> About this task
What lines in the records below hold the string "with"? Please show them.

Saved entries
********************
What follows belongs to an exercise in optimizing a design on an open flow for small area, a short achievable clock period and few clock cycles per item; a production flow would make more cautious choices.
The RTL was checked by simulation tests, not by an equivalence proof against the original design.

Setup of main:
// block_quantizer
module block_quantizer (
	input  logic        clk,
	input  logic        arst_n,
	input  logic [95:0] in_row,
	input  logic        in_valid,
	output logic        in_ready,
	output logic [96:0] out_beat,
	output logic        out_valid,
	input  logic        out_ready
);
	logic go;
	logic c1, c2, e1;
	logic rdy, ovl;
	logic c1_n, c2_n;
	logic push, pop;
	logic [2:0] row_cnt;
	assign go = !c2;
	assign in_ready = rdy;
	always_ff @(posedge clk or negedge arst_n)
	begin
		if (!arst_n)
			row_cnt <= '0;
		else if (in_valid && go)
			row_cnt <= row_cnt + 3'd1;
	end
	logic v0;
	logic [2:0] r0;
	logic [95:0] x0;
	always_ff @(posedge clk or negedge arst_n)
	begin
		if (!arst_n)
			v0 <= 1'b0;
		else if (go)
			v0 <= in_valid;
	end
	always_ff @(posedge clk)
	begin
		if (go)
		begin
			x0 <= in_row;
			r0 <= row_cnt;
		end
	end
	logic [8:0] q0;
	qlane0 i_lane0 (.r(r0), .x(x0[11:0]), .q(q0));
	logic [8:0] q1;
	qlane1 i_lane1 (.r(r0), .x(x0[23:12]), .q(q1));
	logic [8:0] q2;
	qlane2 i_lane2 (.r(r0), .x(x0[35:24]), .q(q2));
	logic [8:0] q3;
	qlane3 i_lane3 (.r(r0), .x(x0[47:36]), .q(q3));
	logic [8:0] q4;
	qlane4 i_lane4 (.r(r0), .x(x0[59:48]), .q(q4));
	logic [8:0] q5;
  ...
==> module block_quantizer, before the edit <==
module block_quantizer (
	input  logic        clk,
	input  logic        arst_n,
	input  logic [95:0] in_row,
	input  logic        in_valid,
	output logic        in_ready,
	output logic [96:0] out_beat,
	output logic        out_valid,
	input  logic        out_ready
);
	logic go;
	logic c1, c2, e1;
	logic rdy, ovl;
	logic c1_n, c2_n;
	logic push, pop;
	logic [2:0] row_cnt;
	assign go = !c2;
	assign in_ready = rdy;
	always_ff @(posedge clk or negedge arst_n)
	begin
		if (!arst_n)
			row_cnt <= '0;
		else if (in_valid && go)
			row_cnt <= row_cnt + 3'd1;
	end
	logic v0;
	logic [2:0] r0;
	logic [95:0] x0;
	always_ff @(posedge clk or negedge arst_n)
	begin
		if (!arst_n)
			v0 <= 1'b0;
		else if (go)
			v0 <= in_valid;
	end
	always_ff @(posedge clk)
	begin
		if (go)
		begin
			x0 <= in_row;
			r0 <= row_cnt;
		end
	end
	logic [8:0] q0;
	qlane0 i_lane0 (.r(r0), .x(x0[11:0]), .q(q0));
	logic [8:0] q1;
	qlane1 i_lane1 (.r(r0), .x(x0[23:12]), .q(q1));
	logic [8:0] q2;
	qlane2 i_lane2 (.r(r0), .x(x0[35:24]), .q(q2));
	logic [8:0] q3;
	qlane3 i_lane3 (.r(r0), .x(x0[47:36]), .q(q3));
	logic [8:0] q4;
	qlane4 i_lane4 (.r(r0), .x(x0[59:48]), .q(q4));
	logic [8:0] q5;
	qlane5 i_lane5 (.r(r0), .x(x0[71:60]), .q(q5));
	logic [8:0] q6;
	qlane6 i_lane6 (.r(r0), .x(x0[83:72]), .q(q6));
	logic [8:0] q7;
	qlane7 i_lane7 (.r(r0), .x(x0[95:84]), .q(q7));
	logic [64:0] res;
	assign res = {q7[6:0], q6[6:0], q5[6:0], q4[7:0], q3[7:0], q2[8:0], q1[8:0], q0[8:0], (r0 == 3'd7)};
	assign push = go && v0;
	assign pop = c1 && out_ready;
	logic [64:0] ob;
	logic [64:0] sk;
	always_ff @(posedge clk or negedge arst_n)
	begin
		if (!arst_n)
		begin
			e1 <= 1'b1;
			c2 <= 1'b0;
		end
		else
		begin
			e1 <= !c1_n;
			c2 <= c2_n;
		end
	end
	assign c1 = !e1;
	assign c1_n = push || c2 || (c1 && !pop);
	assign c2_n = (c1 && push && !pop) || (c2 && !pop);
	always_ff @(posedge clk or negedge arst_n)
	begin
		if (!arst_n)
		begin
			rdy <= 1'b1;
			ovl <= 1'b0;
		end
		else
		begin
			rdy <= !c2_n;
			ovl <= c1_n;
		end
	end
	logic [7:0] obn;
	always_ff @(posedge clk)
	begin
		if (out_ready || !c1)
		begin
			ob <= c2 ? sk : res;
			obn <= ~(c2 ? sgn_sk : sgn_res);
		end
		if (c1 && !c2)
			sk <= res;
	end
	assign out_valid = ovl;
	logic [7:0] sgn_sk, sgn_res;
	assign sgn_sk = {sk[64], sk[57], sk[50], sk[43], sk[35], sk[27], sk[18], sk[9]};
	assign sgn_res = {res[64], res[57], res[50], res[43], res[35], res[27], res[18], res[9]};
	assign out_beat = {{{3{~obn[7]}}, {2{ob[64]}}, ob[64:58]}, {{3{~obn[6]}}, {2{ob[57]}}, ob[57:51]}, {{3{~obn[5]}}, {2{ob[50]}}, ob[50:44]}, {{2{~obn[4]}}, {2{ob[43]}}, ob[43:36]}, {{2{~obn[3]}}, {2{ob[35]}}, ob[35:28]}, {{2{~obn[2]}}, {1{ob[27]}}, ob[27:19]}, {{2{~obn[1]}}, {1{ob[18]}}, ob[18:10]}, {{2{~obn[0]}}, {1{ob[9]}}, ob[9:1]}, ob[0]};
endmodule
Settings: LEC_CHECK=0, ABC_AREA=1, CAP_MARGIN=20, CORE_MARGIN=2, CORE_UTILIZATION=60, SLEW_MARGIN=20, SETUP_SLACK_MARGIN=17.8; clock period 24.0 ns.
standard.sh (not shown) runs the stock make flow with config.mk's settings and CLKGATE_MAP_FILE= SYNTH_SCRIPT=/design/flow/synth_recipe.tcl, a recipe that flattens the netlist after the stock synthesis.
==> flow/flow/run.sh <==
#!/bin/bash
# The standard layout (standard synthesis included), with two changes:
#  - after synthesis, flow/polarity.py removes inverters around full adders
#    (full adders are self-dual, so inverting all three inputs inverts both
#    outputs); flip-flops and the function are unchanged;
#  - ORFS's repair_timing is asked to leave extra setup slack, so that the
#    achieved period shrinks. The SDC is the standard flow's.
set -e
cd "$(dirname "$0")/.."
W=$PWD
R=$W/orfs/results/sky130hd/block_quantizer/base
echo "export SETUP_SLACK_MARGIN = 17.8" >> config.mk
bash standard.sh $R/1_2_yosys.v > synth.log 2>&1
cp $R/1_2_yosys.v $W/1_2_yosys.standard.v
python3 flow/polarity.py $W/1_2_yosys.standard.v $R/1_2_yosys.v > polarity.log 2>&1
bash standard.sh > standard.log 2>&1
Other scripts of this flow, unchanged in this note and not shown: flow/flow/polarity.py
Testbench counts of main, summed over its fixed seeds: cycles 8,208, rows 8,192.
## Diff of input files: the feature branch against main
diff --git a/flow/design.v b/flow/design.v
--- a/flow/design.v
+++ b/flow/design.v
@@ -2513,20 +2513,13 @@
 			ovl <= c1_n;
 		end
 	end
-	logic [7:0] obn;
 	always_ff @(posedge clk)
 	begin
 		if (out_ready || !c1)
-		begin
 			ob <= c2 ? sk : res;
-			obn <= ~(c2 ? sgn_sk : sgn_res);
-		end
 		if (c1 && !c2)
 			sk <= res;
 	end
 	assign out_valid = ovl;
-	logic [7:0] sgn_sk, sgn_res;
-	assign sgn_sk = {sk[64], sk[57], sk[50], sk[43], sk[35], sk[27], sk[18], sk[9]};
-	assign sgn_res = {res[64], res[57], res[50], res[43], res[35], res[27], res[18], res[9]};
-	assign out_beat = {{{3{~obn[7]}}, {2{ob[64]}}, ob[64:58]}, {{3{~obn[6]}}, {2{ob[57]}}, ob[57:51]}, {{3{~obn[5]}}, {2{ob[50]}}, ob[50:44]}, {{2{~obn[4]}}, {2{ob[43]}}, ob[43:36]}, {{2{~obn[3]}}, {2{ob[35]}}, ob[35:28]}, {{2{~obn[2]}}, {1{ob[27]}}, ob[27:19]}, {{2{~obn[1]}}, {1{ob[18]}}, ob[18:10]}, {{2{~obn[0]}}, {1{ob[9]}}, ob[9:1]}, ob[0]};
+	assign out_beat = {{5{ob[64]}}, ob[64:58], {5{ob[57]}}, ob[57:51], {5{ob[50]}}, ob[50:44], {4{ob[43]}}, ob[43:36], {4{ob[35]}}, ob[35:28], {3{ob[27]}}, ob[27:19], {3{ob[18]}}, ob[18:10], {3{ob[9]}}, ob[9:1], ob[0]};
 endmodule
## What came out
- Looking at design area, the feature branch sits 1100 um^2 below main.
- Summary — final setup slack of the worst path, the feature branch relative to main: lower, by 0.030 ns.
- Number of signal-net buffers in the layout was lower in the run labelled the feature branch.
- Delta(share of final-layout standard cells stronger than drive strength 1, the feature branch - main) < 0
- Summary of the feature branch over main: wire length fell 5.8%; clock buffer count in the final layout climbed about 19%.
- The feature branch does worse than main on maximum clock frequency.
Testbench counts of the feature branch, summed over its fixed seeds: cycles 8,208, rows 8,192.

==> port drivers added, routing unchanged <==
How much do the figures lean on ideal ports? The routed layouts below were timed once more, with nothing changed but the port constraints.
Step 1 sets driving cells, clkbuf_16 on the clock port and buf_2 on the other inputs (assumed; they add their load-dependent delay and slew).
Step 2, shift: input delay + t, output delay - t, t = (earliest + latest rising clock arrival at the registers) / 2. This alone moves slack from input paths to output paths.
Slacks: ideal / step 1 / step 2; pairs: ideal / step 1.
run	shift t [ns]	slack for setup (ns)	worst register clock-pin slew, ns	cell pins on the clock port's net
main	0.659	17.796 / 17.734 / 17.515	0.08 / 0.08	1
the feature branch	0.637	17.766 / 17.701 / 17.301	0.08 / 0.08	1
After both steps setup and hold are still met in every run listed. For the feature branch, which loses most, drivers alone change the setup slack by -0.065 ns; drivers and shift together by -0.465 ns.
********************
> Result
standard.sh (not shown) runs the stock make flow with config.mk's settings and CLKGATE_MAP_FILE= SYNTH_SCRIPT=/design/flow/synth_recipe.tcl, a recipe that flattens the netlist after the stock synthesis.
# The standard layout (standard synthesis included), with two changes:
How much do the figures lean on ideal ports? The routed layouts below were timed once more, with nothing changed but the port constraints.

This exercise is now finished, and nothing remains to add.